Task description: Please return every line of the records below that contains the word "results".

□ □ □ □ □ □ □

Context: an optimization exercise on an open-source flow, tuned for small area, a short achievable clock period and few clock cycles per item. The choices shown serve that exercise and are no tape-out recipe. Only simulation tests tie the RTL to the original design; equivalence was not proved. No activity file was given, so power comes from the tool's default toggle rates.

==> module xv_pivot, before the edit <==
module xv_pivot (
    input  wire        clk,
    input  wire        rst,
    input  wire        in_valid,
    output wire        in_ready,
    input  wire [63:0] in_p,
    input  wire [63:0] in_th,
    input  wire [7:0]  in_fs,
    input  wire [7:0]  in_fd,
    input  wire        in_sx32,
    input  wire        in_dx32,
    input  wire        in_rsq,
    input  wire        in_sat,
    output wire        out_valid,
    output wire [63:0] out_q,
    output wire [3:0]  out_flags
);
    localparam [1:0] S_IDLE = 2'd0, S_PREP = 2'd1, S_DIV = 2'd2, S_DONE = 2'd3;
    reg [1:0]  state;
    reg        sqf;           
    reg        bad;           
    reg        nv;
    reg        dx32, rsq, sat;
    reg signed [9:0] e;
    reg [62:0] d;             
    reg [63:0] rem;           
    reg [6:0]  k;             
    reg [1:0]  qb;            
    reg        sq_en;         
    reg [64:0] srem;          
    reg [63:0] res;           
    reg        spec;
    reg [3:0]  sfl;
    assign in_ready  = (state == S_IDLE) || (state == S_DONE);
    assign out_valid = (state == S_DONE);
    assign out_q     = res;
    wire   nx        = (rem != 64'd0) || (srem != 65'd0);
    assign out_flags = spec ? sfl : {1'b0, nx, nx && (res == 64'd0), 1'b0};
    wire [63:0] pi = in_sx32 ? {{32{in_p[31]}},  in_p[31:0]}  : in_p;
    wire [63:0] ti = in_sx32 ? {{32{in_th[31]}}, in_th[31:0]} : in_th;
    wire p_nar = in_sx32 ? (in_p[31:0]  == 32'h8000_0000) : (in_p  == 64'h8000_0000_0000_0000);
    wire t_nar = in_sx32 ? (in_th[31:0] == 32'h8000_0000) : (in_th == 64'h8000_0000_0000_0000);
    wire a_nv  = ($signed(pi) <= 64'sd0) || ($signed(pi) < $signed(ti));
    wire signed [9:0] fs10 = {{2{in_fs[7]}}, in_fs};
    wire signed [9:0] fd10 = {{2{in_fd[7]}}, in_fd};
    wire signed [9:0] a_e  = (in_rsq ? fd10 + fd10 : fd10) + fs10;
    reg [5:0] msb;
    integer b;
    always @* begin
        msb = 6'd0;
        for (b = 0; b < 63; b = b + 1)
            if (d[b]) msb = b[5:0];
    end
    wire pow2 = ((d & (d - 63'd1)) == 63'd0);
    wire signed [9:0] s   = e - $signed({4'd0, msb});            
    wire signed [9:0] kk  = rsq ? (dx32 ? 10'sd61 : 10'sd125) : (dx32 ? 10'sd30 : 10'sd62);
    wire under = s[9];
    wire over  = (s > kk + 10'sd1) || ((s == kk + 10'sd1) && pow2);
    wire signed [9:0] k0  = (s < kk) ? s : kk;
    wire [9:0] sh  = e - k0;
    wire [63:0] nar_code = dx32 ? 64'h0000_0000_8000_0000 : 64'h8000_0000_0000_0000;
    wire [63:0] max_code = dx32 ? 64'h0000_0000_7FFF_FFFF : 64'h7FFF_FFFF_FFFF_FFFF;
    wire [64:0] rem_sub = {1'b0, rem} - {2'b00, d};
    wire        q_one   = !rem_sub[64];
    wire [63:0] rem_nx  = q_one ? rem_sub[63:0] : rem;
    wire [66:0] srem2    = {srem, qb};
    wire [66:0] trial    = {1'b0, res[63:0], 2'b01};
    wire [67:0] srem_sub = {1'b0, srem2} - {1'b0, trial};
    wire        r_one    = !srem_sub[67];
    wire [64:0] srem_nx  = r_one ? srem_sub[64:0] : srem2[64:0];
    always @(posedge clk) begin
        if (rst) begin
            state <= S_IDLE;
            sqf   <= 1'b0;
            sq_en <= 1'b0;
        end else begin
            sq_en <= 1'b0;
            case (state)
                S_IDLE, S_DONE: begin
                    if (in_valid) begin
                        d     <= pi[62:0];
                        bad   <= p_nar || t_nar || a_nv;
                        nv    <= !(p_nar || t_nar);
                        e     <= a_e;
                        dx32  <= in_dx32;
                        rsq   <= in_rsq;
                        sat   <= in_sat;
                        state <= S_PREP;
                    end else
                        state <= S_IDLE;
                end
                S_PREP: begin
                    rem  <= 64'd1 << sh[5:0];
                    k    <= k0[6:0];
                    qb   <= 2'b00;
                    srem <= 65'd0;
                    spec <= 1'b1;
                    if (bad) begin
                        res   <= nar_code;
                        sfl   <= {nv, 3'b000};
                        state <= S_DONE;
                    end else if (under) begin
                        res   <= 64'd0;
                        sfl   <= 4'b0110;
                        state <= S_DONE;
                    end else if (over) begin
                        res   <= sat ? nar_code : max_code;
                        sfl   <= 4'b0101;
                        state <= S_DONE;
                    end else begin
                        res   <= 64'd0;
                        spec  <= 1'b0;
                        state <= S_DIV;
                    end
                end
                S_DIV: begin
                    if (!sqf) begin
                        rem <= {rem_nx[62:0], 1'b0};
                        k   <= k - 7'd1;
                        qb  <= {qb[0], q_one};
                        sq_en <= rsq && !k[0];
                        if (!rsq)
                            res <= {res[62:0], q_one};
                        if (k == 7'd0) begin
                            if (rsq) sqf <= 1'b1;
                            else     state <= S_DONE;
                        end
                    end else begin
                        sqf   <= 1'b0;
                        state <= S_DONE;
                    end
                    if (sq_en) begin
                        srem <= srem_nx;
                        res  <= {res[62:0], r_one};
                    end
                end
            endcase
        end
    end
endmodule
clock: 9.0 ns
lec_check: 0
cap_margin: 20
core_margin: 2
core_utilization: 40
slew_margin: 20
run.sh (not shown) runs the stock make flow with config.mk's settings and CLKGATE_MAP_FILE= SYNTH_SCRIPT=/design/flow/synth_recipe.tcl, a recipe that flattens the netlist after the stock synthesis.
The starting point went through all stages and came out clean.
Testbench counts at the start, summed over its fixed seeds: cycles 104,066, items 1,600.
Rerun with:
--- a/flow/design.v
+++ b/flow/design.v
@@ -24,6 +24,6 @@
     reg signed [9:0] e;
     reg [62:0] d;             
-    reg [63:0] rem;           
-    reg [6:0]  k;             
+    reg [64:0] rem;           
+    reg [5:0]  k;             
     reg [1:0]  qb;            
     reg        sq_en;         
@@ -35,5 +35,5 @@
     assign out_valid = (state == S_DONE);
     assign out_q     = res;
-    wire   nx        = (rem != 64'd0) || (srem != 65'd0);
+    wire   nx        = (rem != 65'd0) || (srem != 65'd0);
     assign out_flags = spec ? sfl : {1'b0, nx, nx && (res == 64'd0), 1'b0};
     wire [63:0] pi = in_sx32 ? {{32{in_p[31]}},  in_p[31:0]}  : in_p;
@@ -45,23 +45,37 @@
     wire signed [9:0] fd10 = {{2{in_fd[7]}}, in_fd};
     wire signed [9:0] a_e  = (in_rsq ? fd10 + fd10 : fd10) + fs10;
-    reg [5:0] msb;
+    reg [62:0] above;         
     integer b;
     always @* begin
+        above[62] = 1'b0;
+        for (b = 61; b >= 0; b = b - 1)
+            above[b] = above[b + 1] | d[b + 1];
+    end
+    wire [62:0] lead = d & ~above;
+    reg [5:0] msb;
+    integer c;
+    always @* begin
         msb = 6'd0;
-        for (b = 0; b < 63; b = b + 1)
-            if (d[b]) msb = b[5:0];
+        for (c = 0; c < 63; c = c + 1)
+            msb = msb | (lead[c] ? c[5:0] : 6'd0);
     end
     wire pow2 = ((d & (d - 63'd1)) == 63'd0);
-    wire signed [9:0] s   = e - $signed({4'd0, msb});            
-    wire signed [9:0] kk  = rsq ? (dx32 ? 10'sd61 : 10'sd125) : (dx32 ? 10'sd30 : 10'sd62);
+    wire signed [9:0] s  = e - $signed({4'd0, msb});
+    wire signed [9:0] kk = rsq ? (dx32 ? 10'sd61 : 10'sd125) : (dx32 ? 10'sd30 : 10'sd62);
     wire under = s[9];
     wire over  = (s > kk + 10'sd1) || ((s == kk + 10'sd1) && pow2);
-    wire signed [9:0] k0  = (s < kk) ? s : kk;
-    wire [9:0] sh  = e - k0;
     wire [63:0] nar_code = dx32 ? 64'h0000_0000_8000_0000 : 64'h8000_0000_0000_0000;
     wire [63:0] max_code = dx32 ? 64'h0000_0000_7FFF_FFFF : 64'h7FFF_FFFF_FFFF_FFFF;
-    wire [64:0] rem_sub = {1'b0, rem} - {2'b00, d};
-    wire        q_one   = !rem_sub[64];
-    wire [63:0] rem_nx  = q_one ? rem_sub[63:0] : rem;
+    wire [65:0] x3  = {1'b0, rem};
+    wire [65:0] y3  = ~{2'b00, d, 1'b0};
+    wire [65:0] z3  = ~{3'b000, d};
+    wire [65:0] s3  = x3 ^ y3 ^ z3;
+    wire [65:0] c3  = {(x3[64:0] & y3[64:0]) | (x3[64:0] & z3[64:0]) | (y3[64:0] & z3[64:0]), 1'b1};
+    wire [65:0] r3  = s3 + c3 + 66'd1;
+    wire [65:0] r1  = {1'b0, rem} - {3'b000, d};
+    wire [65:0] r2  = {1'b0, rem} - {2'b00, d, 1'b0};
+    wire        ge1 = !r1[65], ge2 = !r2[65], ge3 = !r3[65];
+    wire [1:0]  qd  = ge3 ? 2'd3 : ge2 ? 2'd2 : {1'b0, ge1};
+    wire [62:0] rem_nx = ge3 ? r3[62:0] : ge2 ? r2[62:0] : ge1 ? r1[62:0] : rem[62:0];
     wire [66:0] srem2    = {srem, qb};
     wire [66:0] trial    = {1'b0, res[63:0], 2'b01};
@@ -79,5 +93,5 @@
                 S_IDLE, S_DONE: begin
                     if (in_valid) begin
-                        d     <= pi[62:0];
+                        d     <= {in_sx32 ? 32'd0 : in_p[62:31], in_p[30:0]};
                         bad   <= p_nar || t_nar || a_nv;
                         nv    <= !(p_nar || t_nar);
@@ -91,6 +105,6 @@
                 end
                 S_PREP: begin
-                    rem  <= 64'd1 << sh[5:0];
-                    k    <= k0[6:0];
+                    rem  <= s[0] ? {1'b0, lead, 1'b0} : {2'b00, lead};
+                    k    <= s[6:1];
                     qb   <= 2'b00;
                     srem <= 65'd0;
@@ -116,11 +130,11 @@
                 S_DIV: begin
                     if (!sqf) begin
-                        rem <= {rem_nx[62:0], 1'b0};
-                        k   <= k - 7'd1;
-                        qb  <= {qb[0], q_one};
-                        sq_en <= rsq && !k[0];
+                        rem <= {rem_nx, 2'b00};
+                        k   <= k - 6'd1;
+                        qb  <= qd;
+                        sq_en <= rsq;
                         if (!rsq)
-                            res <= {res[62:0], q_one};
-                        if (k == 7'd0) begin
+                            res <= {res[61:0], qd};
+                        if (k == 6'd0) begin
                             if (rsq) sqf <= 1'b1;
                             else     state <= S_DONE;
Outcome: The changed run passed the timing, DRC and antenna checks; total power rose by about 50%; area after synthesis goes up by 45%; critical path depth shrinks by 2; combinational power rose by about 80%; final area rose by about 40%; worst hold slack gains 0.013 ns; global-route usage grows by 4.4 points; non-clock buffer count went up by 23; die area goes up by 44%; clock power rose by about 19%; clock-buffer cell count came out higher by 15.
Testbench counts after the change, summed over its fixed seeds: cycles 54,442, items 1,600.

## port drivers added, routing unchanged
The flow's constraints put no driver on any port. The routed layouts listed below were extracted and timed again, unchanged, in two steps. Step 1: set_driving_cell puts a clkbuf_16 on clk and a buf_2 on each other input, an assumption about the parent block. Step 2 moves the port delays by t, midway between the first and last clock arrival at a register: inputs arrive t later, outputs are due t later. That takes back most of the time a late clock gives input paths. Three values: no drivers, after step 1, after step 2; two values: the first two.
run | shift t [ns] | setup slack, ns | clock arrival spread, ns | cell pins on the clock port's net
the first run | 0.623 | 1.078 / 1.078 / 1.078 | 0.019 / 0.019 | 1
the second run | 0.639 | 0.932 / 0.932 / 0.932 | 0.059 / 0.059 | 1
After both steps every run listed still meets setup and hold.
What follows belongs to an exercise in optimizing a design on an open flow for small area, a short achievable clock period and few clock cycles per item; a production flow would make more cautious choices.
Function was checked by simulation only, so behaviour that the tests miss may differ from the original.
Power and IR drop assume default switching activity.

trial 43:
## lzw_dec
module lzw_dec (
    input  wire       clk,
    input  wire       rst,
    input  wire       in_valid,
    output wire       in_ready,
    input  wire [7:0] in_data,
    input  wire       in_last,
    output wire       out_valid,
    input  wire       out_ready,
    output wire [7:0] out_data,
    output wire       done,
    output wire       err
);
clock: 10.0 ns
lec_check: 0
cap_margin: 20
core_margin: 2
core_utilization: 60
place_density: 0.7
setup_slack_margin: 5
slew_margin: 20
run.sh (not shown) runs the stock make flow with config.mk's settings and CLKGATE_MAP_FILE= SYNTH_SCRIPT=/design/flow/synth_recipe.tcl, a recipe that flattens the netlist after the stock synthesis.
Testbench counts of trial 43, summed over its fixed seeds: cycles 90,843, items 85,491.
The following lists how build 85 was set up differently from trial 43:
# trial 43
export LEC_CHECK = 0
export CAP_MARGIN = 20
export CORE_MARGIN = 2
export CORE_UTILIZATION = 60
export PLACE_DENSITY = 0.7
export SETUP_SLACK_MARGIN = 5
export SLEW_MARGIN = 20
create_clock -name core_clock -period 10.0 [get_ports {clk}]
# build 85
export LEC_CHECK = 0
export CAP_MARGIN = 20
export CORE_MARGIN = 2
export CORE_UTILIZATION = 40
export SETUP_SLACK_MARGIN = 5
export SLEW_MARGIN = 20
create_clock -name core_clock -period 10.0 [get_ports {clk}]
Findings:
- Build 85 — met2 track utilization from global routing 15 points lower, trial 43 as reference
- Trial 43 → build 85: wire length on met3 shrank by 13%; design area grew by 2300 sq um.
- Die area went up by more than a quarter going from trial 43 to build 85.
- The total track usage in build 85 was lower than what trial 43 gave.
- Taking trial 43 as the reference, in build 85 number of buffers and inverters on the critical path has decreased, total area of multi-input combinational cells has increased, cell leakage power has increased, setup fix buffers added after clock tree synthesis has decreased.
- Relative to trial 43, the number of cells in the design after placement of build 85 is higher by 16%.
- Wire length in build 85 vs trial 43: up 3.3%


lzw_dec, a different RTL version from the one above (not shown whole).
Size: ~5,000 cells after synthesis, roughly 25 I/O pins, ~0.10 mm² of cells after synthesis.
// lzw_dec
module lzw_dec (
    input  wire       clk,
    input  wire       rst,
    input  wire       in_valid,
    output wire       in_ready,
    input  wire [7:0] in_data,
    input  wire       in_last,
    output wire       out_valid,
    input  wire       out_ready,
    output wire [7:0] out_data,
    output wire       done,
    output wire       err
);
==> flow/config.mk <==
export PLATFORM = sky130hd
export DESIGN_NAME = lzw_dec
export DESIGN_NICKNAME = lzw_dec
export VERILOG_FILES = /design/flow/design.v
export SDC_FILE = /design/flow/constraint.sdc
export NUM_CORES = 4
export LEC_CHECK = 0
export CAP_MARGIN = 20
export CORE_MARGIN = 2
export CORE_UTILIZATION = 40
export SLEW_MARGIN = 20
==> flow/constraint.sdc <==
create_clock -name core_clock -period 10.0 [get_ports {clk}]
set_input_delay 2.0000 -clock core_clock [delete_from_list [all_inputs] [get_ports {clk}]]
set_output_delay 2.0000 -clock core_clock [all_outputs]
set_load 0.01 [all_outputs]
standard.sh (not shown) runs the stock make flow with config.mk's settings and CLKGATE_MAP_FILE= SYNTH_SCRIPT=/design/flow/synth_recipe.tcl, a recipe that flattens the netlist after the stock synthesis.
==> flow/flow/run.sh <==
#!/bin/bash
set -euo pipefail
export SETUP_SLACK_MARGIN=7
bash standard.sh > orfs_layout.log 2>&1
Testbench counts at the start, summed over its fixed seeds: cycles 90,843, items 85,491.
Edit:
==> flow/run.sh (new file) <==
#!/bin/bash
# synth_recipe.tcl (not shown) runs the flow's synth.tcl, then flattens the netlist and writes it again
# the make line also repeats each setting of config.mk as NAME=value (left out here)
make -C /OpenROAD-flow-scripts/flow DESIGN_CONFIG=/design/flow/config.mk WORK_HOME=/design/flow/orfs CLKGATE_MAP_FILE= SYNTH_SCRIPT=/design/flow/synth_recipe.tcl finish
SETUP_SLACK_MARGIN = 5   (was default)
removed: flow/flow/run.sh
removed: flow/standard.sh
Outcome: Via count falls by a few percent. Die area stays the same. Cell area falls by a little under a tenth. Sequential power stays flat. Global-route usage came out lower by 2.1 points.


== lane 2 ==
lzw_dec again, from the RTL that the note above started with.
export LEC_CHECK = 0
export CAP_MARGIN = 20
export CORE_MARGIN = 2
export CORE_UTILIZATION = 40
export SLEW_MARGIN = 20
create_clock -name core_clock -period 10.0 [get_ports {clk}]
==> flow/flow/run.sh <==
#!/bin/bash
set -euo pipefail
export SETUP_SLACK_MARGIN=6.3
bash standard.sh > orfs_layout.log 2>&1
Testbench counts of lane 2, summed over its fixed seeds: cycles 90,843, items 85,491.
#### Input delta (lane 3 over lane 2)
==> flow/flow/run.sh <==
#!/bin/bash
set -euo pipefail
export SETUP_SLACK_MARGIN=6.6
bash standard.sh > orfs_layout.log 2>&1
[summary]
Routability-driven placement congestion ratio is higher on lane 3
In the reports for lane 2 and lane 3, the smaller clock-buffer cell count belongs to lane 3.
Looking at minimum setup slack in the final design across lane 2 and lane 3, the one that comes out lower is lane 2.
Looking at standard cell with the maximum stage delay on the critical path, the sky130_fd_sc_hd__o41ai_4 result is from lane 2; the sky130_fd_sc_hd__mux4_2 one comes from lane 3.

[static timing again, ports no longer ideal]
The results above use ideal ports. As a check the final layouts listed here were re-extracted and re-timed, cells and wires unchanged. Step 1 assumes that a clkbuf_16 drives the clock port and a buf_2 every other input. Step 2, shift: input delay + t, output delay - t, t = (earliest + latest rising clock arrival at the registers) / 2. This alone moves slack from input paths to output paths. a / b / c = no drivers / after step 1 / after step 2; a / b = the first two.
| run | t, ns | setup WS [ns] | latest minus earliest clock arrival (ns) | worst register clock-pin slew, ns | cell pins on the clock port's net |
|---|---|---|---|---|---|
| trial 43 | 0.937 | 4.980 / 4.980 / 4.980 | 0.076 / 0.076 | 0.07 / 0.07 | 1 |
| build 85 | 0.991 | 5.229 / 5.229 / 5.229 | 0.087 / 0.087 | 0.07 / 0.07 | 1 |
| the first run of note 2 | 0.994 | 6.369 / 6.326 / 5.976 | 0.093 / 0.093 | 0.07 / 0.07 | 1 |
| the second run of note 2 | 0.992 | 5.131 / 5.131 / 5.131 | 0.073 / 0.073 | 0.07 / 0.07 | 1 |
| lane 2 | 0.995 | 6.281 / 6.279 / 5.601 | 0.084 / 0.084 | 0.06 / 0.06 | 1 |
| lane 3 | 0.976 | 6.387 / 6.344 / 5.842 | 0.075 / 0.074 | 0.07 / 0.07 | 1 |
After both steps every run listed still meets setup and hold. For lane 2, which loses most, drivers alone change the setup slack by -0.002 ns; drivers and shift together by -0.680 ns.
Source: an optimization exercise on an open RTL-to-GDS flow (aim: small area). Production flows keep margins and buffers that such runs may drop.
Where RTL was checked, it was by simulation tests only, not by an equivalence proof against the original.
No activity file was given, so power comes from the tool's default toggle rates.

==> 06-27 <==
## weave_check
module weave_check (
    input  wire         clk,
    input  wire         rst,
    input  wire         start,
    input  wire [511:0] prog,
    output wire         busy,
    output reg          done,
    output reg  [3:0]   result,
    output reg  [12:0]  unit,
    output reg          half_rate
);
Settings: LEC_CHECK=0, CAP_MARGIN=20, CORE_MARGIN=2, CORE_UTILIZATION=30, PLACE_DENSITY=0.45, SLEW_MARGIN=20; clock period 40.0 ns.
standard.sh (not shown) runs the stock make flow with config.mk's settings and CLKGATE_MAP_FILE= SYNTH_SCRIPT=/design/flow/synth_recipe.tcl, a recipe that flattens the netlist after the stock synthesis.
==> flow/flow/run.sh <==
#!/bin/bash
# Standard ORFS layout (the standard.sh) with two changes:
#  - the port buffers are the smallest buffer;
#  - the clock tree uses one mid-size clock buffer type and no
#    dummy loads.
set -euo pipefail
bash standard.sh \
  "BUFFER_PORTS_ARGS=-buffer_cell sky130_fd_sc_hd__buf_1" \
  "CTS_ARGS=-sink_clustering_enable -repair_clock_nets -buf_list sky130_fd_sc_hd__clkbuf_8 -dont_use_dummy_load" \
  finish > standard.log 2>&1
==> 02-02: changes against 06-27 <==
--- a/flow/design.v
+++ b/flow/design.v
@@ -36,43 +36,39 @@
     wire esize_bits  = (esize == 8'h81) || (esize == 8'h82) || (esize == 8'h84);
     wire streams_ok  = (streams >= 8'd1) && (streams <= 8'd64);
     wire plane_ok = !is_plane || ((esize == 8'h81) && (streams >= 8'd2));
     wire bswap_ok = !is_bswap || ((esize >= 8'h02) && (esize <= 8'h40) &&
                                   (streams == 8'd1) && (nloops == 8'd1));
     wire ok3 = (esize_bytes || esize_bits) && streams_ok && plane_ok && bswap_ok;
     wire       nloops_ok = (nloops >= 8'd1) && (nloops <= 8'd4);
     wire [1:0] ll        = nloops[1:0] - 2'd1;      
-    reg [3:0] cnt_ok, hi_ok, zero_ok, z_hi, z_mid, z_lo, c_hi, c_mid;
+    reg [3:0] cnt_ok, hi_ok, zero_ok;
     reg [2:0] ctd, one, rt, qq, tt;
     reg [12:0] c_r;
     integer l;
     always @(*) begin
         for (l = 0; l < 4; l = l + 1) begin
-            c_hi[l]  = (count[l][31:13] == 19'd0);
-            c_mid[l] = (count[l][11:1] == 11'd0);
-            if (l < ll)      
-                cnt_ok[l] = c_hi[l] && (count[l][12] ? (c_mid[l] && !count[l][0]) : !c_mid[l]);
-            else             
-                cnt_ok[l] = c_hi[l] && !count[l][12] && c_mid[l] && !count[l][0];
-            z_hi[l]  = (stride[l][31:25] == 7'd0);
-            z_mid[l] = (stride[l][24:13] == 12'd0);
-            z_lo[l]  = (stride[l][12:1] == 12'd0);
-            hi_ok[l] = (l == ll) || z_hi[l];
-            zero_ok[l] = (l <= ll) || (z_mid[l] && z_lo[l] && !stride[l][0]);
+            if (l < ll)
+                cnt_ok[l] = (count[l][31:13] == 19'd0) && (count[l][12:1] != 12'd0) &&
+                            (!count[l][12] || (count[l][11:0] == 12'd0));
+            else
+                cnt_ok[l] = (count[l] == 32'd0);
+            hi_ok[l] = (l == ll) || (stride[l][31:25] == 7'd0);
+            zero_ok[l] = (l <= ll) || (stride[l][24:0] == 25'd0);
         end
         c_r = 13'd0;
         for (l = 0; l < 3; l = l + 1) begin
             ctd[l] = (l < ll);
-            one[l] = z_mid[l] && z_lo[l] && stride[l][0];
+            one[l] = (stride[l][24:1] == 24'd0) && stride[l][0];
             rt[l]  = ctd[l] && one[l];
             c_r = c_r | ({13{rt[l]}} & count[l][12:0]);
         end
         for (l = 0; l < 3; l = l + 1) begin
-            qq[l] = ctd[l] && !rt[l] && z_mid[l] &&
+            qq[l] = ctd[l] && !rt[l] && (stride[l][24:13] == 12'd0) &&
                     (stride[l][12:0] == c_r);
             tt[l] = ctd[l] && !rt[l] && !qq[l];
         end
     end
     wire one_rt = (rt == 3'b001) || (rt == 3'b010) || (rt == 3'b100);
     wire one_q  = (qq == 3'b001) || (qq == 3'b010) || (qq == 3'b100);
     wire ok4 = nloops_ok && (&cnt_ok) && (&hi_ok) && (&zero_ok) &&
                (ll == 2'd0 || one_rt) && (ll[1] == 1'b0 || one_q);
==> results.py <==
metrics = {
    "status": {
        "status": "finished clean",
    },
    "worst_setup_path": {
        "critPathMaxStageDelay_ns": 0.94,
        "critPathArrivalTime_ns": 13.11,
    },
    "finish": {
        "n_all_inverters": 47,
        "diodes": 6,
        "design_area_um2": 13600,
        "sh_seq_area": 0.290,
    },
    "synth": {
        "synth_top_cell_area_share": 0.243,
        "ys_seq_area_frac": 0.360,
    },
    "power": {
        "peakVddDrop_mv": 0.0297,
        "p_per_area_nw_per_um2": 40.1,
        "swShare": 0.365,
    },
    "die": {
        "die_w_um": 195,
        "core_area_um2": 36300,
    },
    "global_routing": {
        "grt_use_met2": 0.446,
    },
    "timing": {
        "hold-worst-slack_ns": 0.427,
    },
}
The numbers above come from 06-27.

□ □ □ □ □ □ □

Output of the task:
The results above use ideal ports. As a check the final layouts listed here were re-extracted and re-timed, cells and wires unchanged. Step 1 assumes that a clkbuf_16 drives the clock port and a buf_2 every other input. Step 2, shift: input delay + t, output delay - t, t = (earliest + latest rising clock arrival at the registers) / 2. This alone moves slack from input paths to output paths. a / b / c = no drivers / after step 1 / after step 2; a / b = the first two.
==> results.py <==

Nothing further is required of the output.